Kapitel 3
Luc
Mit einem weiten Schritt brachte ich mich gerade rechtzeitig in Position, die in Ohnmacht gefallene Violinistin vor einem Treffen mit dem Boden zu bewahren.
»Hören Sie mich?«, fragte ich sicherheitshalber und drehte ihr viel zu blasses Gesicht sanft zu mir. Zuvor hatte ein zartes Rot ihre Wange geschmückt. Dies war nun vollkommen verschwunden »Hallo?«, fragte ich erneut mit vorsichtigen Klaps auf ihre Wange. Sie schien weg zu sein.
Ich überprüfte die Atmung, welche deutlich spürbar war. Mit zügigen Schritten legte ich sie auf dem Sofa in dem Privatzimmer ab, so, dass sie auf der Seite lag, sollte sie sich übergeben oder ähnliches. Den gläsernen Tisch schob ich kurzerhand mit dem Fuß bei Seite. Ich nahm ihr zierliches Handgelenk und maß ihren Puls, welcher viel zu schnell war.

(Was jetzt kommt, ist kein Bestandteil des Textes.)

### src/design/kpe_pkg.sv
`timescale 1ns / 1ps

package kpe_pkg;

    localparam int ROW_W   = 8;
    localparam int VALUE_W = 32;
    localparam int DIM_W   = 4;
    localparam int IDX_W   = 11;
    localparam int PROD_W  = 64;
    localparam int CFG_W   = 2;
    localparam int S_DATA_W = 48;
    localparam int M_DATA_W = 88;

    typedef enum logic {
        OP_LOAD = 1'b0,
        OP_EMIT = 1'b1
    } op_t;

    typedef enum logic [CFG_W-1:0] {
        CFG_B_ROWS = 2'd0,
        CFG_B_COLS = 2'd1
    } cfg_index_t;

    typedef enum logic {
        ST_IDLE = 1'b0,
        ST_RUN  = 1'b1
    } state_t;

    typedef struct packed {
        op_t                       op;
        logic [ROW_W-1:0]          row;
        logic [ROW_W-1:0]          col;
        logic signed [VALUE_W-1:0] value;
    } cmd_t;

endpackage

### src/design/kpe_front.sv
`timescale 1ns / 1ps

module kpe_front #(
    parameter int MAX_B_ROWS = 8,
    parameter int MAX_B_COLS = 8,
    parameter int MAX_A_DIM  = 256
) (
    input  logic                          s_tvalid,
    output logic                          s_tready,
    input  logic [kpe_pkg::S_DATA_W-1:0]  s_tdata,
    input  logic                          s_tuser,
    input  logic                          q_full,
    output logic                          q_push,
    output kpe_pkg::cmd_t                 q_cmd
);
    import kpe_pkg::*;

    logic in_range;

    always_comb
    begin
        q_cmd.op    = op_t'(s_tuser);
        q_cmd.row   = s_tdata[ROW_W-1:0];
        q_cmd.col   = s_tdata[2*ROW_W-1:ROW_W];
        q_cmd.value = s_tdata[2*ROW_W+VALUE_W-1:2*ROW_W];
        if (q_cmd.op == OP_LOAD)
        begin
            in_range = ({1'b0, q_cmd.row} < 9'(MAX_B_ROWS))
                    && ({1'b0, q_cmd.col} < 9'(MAX_B_COLS));
        end
        else
        begin
            in_range = ({1'b0, q_cmd.row} < 9'(MAX_A_DIM))
                    && ({1'b0, q_cmd.col} < 9'(MAX_A_DIM));
        end
    end

    // drop out-of-range transactions after accepting them
    assign s_tready = !q_full;
    assign q_push   = s_tvalid && !q_full && in_range;

endmodule

### src/design/kpe_fifo.sv
`timescale 1ns / 1ps

module kpe_fifo (
    input  logic          clk,
    input  logic          rst_n,
    input  logic          push,
    input  kpe_pkg::cmd_t push_cmd,
    output logic          full,
    input  logic          pop,
    output logic          pop_valid,
    output kpe_pkg::cmd_t pop_cmd
);
    import kpe_pkg::*;

    cmd_t       entry_reg [2];
    logic       wr_ptr_reg;
    logic       wr_ptr_next;
    logic       rd_ptr_reg;
    logic       rd_ptr_next;
    logic [1:0] count_reg;
    logic [1:0] count_next;
    logic       do_push;
    logic       do_pop;

    assign full      = (count_reg == 2'd2);
    assign pop_valid = (count_reg != 2'd0);
    assign pop_cmd   = entry_reg[rd_ptr_reg];
    assign do_push   = push && !full;
    assign do_pop    = pop && pop_valid;

    always_comb
    begin
        wr_ptr_next = do_push ? !wr_ptr_reg : wr_ptr_reg;
        rd_ptr_next = do_pop ? !rd_ptr_reg : rd_ptr_reg;
        count_next  = count_reg + {1'b0, do_push} - {1'b0, do_pop};
    end

    always_ff @(posedge clk or negedge rst_n)
    begin
        if (!rst_n)
        begin
            wr_ptr_reg <= 1'b0;
            rd_ptr_reg <= 1'b0;
            count_reg  <= 2'd0;
        end
        else
        begin
            wr_ptr_reg <= wr_ptr_next;
            rd_ptr_reg <= rd_ptr_next;
            count_reg  <= count_next;
        end
    end

    always_ff @(posedge clk)
    begin
        if (do_push)
        begin
            entry_reg[wr_ptr_reg] <= push_cmd;
        end
    end

endmodule

### src/design/kpe_back.sv
`timescale 1ns / 1ps

module kpe_back #(
    parameter int MAX_B_ROWS = 8,
    parameter int MAX_B_COLS = 8
) (
    input  logic                          clk,
    input  logic                          rst_n,
    input  logic                          q_valid,
    input  kpe_pkg::cmd_t                 q_cmd,
    output logic                          q_pop,
    input  logic [kpe_pkg::DIM_W-1:0]     rows,
    input  logic [kpe_pkg::DIM_W-1:0]     cols,
    output logic                          m_tvalid,
    input  logic                          m_tready,
    output logic [kpe_pkg::M_DATA_W-1:0]  m_tdata,
    output logic                          m_tlast
);
    import kpe_pkg::*;

    localparam int DEPTH = MAX_B_ROWS * MAX_B_COLS;
    localparam int AW    = (DEPTH > 1) ? $clog2(DEPTH) : 1;
    localparam int RW    = (MAX_B_ROWS > 1) ? $clog2(MAX_B_ROWS) : 1;
    localparam int CW    = (MAX_B_COLS > 1) ? $clog2(MAX_B_COLS) : 1;

    logic [VALUE_W-1:0] mem [DEPTH];

    state_t                    state_reg;
    state_t                    state_next;
    logic [RW-1:0]             ib_reg;
    logic [RW-1:0]             ib_next;
    logic [CW-1:0]             jb_reg;
    logic [CW-1:0]             jb_next;
    logic [IDX_W-1:0]          row_base_reg;
    logic [IDX_W-1:0]          col_base_reg;
    logic signed [VALUE_W-1:0] a_reg;

    logic                      s1_valid_reg;
    logic [IDX_W-1:0]          s1_row_reg;
    logic [IDX_W-1:0]          s1_col_reg;
    logic                      s1_last_reg;
    logic signed [VALUE_W-1:0] s1_a_reg;
    logic signed [VALUE_W-1:0] s1_b_reg;

    logic                      out_valid_reg;
    logic [IDX_W-1:0]          out_row_reg;
    logic [IDX_W-1:0]          out_col_reg;
    logic signed [PROD_W-1:0]  out_prod_reg;
    logic signed [PROD_W-1:0]  out_prod_next;
    logic                      out_last_reg;

    logic                      advance;
    logic                      mem_we;
    logic                      start;
    logic                      issue;
    logic                      issue_last;
    logic                      row_end;
    logic [AW-1:0]             wr_addr;
    logic [AW-1:0]             rd_addr;

    assign advance    = !out_valid_reg || m_tready;
    assign row_end    = (DIM_W'(jb_reg) == cols - 1'b1);
    assign issue_last = row_end && (DIM_W'(ib_reg) == rows - 1'b1);
    assign wr_addr    = AW'(32'(q_cmd.row) * MAX_B_COLS + 32'(q_cmd.col));
    assign rd_addr    = AW'(32'(ib_reg) * MAX_B_COLS + 32'(jb_reg));

    always_comb
    begin
        state_next = state_reg;
        case (state_reg)
            ST_IDLE:
            begin
                if (q_valid && q_cmd.op == OP_EMIT)
                begin
                    state_next = ST_RUN;
                end
            end
            ST_RUN:
            begin
                if (advance && issue_last)
                begin
                    state_next = ST_IDLE;
                end
            end
            default:
            begin
                state_next = ST_IDLE;
            end
        endcase
    end

    always_comb
    begin
        q_pop  = 1'b0;
        mem_we = 1'b0;
        start  = 1'b0;
        issue  = 1'b0;
        case (state_reg)
            ST_IDLE:
            begin
                q_pop  = q_valid;
                mem_we = q_valid && (q_cmd.op == OP_LOAD);
                start  = q_valid && (q_cmd.op == OP_EMIT);
            end
            ST_RUN:
            begin
                issue = advance;
            end
            default:
            begin
                q_pop = 1'b0;
            end
        endcase
    end

    always_comb
    begin
        ib_next = ib_reg;
        jb_next = jb_reg;
        if (start)
        begin
            ib_next = '0;
            jb_next = '0;
        end
        else if (issue)
        begin
            if (row_end)
            begin
                jb_next = '0;
                ib_next = ib_reg + 1'b1;
            end
            else
            begin
                jb_next = jb_reg + 1'b1;
            end
        end
    end

    assign out_prod_next = s1_a_reg * s1_b_reg;

    always_ff @(posedge clk or negedge rst_n)
    begin
        if (!rst_n)
        begin
            state_reg     <= ST_IDLE;
            ib_reg        <= '0;
            jb_reg        <= '0;
            s1_valid_reg  <= 1'b0;
            out_valid_reg <= 1'b0;
        end
        else
        begin
            state_reg <= state_next;
            ib_reg    <= ib_next;
            jb_reg    <= jb_next;
            if (advance)
            begin
                s1_valid_reg  <= issue;
                out_valid_reg <= s1_valid_reg;
            end
        end
    end

    always_ff @(posedge clk)
    begin
        if (mem_we)
        begin
            mem[wr_addr] <= q_cmd.value;
        end
        if (advance)
        begin
            s1_b_reg <= mem[rd_addr];
        end
    end

    always_ff @(posedge clk)
    begin
        if (start)
        begin
            row_base_reg <= IDX_W'(q_cmd.row) * IDX_W'(rows);
            col_base_reg <= IDX_W'(q_cmd.col) * IDX_W'(cols);
            a_reg        <= q_cmd.value;
        end
        if (advance)
        begin
            s1_row_reg   <= row_base_reg + IDX_W'(ib_reg);
            s1_col_reg   <= col_base_reg + IDX_W'(jb_reg);
            s1_last_reg  <= issue_last;
            s1_a_reg     <= a_reg;
            out_row_reg  <= s1_row_reg;
            out_col_reg  <= s1_col_reg;
            out_last_reg <= s1_last_reg;
            out_prod_reg <= out_prod_next;
        end
    end

    assign m_tvalid = out_valid_reg;
    assign m_tlast  = out_last_reg;
    assign m_tdata  = {{(M_DATA_W-PROD_W-2*IDX_W){1'b0}}, out_prod_reg, out_col_reg,
                       out_row_reg};

`ifndef SYNTHESIS
    a_pop_only_idle: assert property (@(posedge clk) disable iff (!rst_n)
        q_pop |-> state_reg == ST_IDLE)
        else $error("command popped while a block is being emitted");

    a_last_ends_run: assert property (@(posedge clk) disable iff (!rst_n)
        issue && issue_last |=> state_reg == ST_IDLE)
        else $error("run continues after its last product");

    a_stall_holds: assert property (@(posedge clk) disable iff (!rst_n)
        !advance && s1_valid_reg |=> s1_valid_reg)
        else $error("product lost in stalled pipeline");

    a_counters_bounded: assert property (@(posedge clk) disable iff (!rst_n)
        state_reg == ST_RUN |-> (DIM_W'(ib_reg) < rows) && (DIM_W'(jb_reg) < cols))
        else $error("B index beyond configured dimensions");
`endif

endmodule

### src/design/kronecker_product_engine_core.sv
`timescale 1ns / 1ps

// Channel   Direction  Signals                                 Contents
// s_*       in         s_tvalid s_tready s_tdata s_tuser       A element or B load
// m_*       out        m_tvalid m_tready m_tdata m_tlast       one product of the block
// cfg_*     in         cfg_valid cfg_ready cfg_index cfg_data  b_rows, b_cols
//
// In the back end a B load is stored when it is popped; an A element is popped, then one
// store read is issued per product, and each product passes the s1 and output registers.
// The store read port and the single multiplier set the one product per cycle while m_tready does not stall.
// Reset clears the queue, the pipeline and sets b_rows = b_cols = 1; the B store is not
// cleared and must be loaded before use. A stalled m_tready holds the back-end pipeline and run,
// while idle pops and B loads go on; the front keeps accepting until the two-entry queue fills.

module kronecker_product_engine_core #(
    parameter int MAX_B_ROWS = 8,
    parameter int MAX_B_COLS = 8,
    parameter int MAX_A_DIM  = 256
) (
    input  logic                          clk,
    input  logic                          rst_n,
    input  logic                          s_tvalid,
    output logic                          s_tready,
    input  logic [kpe_pkg::S_DATA_W-1:0]  s_tdata,   // row[7:0], col[15:8], value[47:16]
    input  logic                          s_tuser,   // operation
    output logic                          m_tvalid,
    input  logic                          m_tready,
    output logic [kpe_pkg::M_DATA_W-1:0]  m_tdata,   // result_row[10:0], result_col[21:11],
                                                     // product[85:22], zero[87:86]
    output logic                          m_tlast,
    input  logic                          cfg_valid,
    output logic                          cfg_ready,
    input  logic [kpe_pkg::CFG_W-1:0]     cfg_index,
    input  logic [kpe_pkg::DIM_W-1:0]     cfg_data
);
    import kpe_pkg::*;

    logic [DIM_W-1:0] b_rows_reg;
    logic [DIM_W-1:0] b_cols_reg;
    logic [DIM_W-1:0] rows;
    logic [DIM_W-1:0] cols;
    logic             q_push;
    logic             q_full;
    logic             q_pop;
    logic             q_valid;
    cmd_t             push_cmd;
    cmd_t             pop_cmd;

    assign cfg_ready = 1'b1;

    always_ff @(posedge clk or negedge rst_n)
    begin
        if (!rst_n)
        begin
            b_rows_reg <= DIM_W'(1);
            b_cols_reg <= DIM_W'(1);
        end
        else if (cfg_valid)
        begin
            case (cfg_index)
                CFG_B_ROWS: b_rows_reg <= cfg_data;
                CFG_B_COLS: b_cols_reg <= cfg_data;
                default:    b_rows_reg <= b_rows_reg;
            endcase
        end
    end

    // clamp dimensions into 1..max
    always_comb
    begin
        if (b_rows_reg == '0)
            rows = DIM_W'(1);
        else if (b_rows_reg > DIM_W'(MAX_B_ROWS))
            rows = DIM_W'(MAX_B_ROWS);
        else
            rows = b_rows_reg;
        if (b_cols_reg == '0)
            cols = DIM_W'(1);
        else if (b_cols_reg > DIM_W'(MAX_B_COLS))
            cols = DIM_W'(MAX_B_COLS);
        else
            cols = b_cols_reg;
    end

    kpe_front #(
        .MAX_B_ROWS (MAX_B_ROWS),
        .MAX_B_COLS (MAX_B_COLS),
        .MAX_A_DIM  (MAX_A_DIM)
    ) u_front (
        .s_tvalid (s_tvalid),
        .s_tready (s_tready),
        .s_tdata  (s_tdata),
        .s_tuser  (s_tuser),
        .q_full   (q_full),
        .q_push   (q_push),
        .q_cmd    (push_cmd)
    );

    kpe_fifo u_fifo (
        .clk       (clk),
        .rst_n     (rst_n),
        .push      (q_push),
        .push_cmd  (push_cmd),
        .full      (q_full),
        .pop       (q_pop),
        .pop_valid (q_valid),
        .pop_cmd   (pop_cmd)
    );

    kpe_back #(
        .MAX_B_ROWS (MAX_B_ROWS),
        .MAX_B_COLS (MAX_B_COLS)
    ) u_back (
        .clk      (clk),
        .rst_n    (rst_n),
        .q_valid  (q_valid),
        .q_cmd    (pop_cmd),
        .q_pop    (q_pop),
        .rows     (rows),
        .cols     (cols),
        .m_tvalid (m_tvalid),
        .m_tready (m_tready),
        .m_tdata  (m_tdata),
        .m_tlast  (m_tlast)
    );

endmodule
### config.mk
export PLATFORM = sky130hd
export DESIGN_NAME = kronecker_product_engine_core
export DESIGN_NICKNAME = d
export VERILOG_FILES = /design/src/design/kpe_pkg.sv /design/src/design/kpe_front.sv /design/src/design/kpe_fifo.sv /design/src/design/kpe_back.sv /design/src/design/kronecker_product_engine_core.sv
export SDC_FILE = /design/constraint.sdc
export NUM_CORES = 2
export LEC_CHECK = 0
export ABC_AREA = 1
export BUFFER_PORTS_ARGS = -buffer_cell sky130_fd_sc_hd__buf_2
export CORE_MARGIN = 1.5
export CORE_UTILIZATION = 55
export CTS_BUF_LIST = sky130_fd_sc_hd__clkbuf_16
export CTS_CLUSTER_DIAMETER = 150
export DETAILED_ROUTE_END_ITERATION = 12
export GPL_ROUTABILITY_DRIVEN = 0
export PLACE_DENSITY_LB_ADDON = 0.2
export SLEW_MARGIN = 20
export SYNTH_ARGS = -nofsm -noshare
export SYNTH_HDL_FRONTEND = slang
export SYNTH_SLANG_ARGS = --single-unit
### constraint.sdc
create_clock -name clk -period 9.93 [get_ports clk]
set_input_delay 0.993 -clock clk [delete_from_list [all_inputs] [get_ports clk]]
set_output_delay 0.993 -clock clk [all_outputs]
set_load 0.05 [all_outputs]
==> metrics.txt <==
WS Path Type=flip-flop to flip-flop; Post-Route WL=364 mm; TritonCTS clock tree=built; Boundary Pins=152; post-cts resize count=0; Layout Nets=13500; wire per inst=23.4 um; Yosys top cell by area=edfxtp_1; vias in the first global route=92000; Most used DFF post-synth=edfxtp_1; status=complete, no violations; async set-reset flop share out of synthesis=0.00877; first-pass GRT wire length=555 mm; Post-DRT Antenna Nets=0; FP Rows=180; RSZ-0062 raised after global routing=false; Fin Clk Skew=0.0897 ns; most common cell after layout, fill and taps aside=edfxtp_1; Data required, critical path=10.56 ns; CP Max Fanout=32; Starting DRT DRC Count=10500; via/cell ratio=5.81; period utilization=0.801; fin. max-slew vios=0; placed instance area=137000 um^2; max reg flops=2048; clk sinks=2395; Mapped Cells=about 12000; Initial Util=0.553; HP Class=primary input to asynchronous set/reset pin; Hold Buf Count CTS=0; Worst R2R Setup Slack=1.97 ns; IO buf count=148; Fin. Hold Viols=0; Total GRT Usage=0.301; Finished Cell Area=145000 um^2; share of the synthesized area in the top cell type=0.537; post-CTS setup buffers=0; # setup viols final=0; Pre-antenna DRT Iters=6; Die Width=slightly below 500 um; Fmax=around 130 MHz; Max-slew headroom=0.258; Die Span Y=495 um; CTS root buf=clkbuf_16; worst skew pair latency=a little over 0.9 ns; Crit. End Element=flip-flop; EDFF count, synth=~2400; Synth area leaders=edfxtp_1 (54%), fa_1 (17%), nand2_1 (6.6%); Synth Cell Area=133000 um^2; grt ovf=0; Max Cap Viol=0; core region area=240000 um^2; Avg Cell Area, Syn=roughly 11 um^2; post-synthesis cell type count=38; # H-tree levels=4; initial antenna violation count=16; clk buf depth=3; min cycle time layout=slightly below 8 ns; largest net degree at the start of global routing=195; layout cell share with drive strength beyond 1=0.0714; CTS Buf Count=239; origin of the critical flop-to-flop path=u_back.s1_a_reg[31]; CTS clk-pin slew, worst paths=0.07 ns; most frequent cells in the layout=edfxtp_1 (2374), nand2_1 (2320), inv_1 (1861); critical path launch point type=flip-flop; Slew @ Worst Pin=1.11 ns; hpwl dp=about 230 mm; vias=90400; total die area=245000 um^2; Layout area overhead=9.36%; CP Launch Point=u_back.s1_a_reg[31]; FF+latch count, synth=2395; sequential-to-total area share from yosys stat=0.540; Synth warnings=0; post-route DRC violation count=0; crit path DAT=8.58 ns; final setup TNS=0 ns
per-layer routing:
metal / track usage / wire [um]
met5: 0 / 23
met3: 0.0534 / 37000
met1: 0.414 / 143000
met2: 0.480 / 170000
met4: 0.117 / 14800
cells by family after synthesis:
kind of cell,after synthesis,share of synthesized area
AOI/OAI and AO/OA,1671,0.0679
xor gates and xnor gates,86,0.00567
adders and majority gates,1334,0.188
buffers and inverters,2487,0.0719
DFF,2395,0.540
muxes,1,0.0000753
other,2,0.0000565
and+or+nand+nor,4213,0.126
worst max-delay path, stage by stage, from the launching register on:
cell and delay (ns):
edfxtp_1 0.32, buf_4 0.33, nand2_1 0.21, inv_1 0.12
fa_1 0.40, inv_1 0.24, fa_1 0.46, inv_1 0.21
fa_1 0.50, fa_1 0.85, inv_1 0.36, fa_1 0.57
inv_1 0.05, fa_1 0.53, inv_1 0.05, fa_1 0.47
fa_1 0.52, inv_1 0.04, ha_1 0.40, nand2_1 0.13
nor2_1 0.17, inv_1 0.07, nor2_1 0.14, nand2_1 0.11
nor3_1 0.14, nand2_1 0.13, nand4_1 0.12, nand2_1 0.06
metrics by stage:
stage	util	cells	hold WS (ns)	setup slack, ns
after floorplan	-	12200	0.400	2.70
after global placement	0.572	15100	0.402	1.87
after detailed placement	0.572	15100	0.405	1.85
after CTS	0.605	15500	0.0256	1.79
after global routing	0.605	15500	0.0724	1.31
final	0.605	15600	0.0571	1.97
synthesized netlist by cell type, types with 13 or more instances:
library cell / number
edfxtp_1: 2374
nand2_1: 2354
inv_1: 1829
nor2_1: 1232
fa_1: 1109
o21ai_0: 1041
nand3_1: 538
clkbuf_1: 482
o22ai_1: 480
ha_1: 225
buf_2: 130
a21oi_1: 125
xor2_1: 71
buf_1: 28
or2_2: 22
dfrtp_1: 19
nand4_1: 19
xnor2_1: 15
buf_4: 14
nand2_2: 13
nor3_1: 13
path summary, 6_finish.rpt:
kind,to,cells after the start
worst max-delay path,u_back.out_prod_reg[56],27
worst min-delay path,b_rows_reg[3],1
worst max register to register,u_back.out_prod_reg[56],27
worst min register to register,u_back.s1_a_reg[14],0
max in group asynchronous,u_back.jb_reg[2],1
min in group clk,u_fifo.entry_reg[0][34],1
cell type report:
type	count	area (um^2)
fillers	18800	95000
flip-flops and latches	2395	71800
multi-input cells	7308	52100
inverters	1833	6910
clock buffers	240	6010
well taps	3185	3990
repair buffers	374	2570
clock inverters	212	1900
diodes	4	10.0
Power is not shown: default switching activity piles up to over one toggle a cycle in this logic, so the estimate is an artifact.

»Die Jungs haben ihn rausgebracht. Die Papiere sind unterschrieben, aber...« James tauchte hinter mir auf. Ich nickte. Er musste nicht zu Ende reden. »Bring mir ein kaltes Tuch«, gab ich die knappe Anweisung und James verschwand augenblicklich durch die Tür. Ich legte ein Kissen zwischen die Knie der jungen Frau und hob eines ihrer Augenlieder an. Diese waren nach hinten gedreht. Wohlmöglich hatte sie einen Anfall.
Sie schien nicht zu krampfen, also konnte ich Epilepsie ausschließen. Der zu hohe Puls würde für eine kreislaufbedingte Ohnmacht sprechen. Es schien ihr schon nicht gut gegangen zu sein, als sie in das Büro platzte.
Eine kleine Flamme der Wut zündete in meiner Brust. Was hatte dieses Mädchen hier verloren? Warum war sie nicht auf ihrem Platz und spielte Geige? Das könnte mir noch einige unschöne Probleme bescheren.
»Helen?« Ich hörte eine Stimme etwas weiter entfernt.
»Helen?« Erneut ertönte die Stimme, welche zunehmend besorgt klang. Ich kontrollierte den Atem und den Puls. Da beides nicht auffällig war im Vergleich zu vorher, folgte ich der Stimme, die immer panischer zu werden schien. Hinter der Sicherheitstür, im Flur der zum öffentlichen Teil des Restaurants führte, entdeckte ich die Kellnerin mit bunten Strähnen im Haar.
»Suchen Sie jemanden?«, fragte ich kühl, woraufhin sich die Kellnerin mir mit einem Glas Wasser in der Hand zu wandte. Die Sorge stand ihr ins Gesicht geschrieben.
»Ich glaube Ihre Freundin hat sich verlaufen«, sagte ich und nahm ihr, so die Aufgabe einer Antwort ab.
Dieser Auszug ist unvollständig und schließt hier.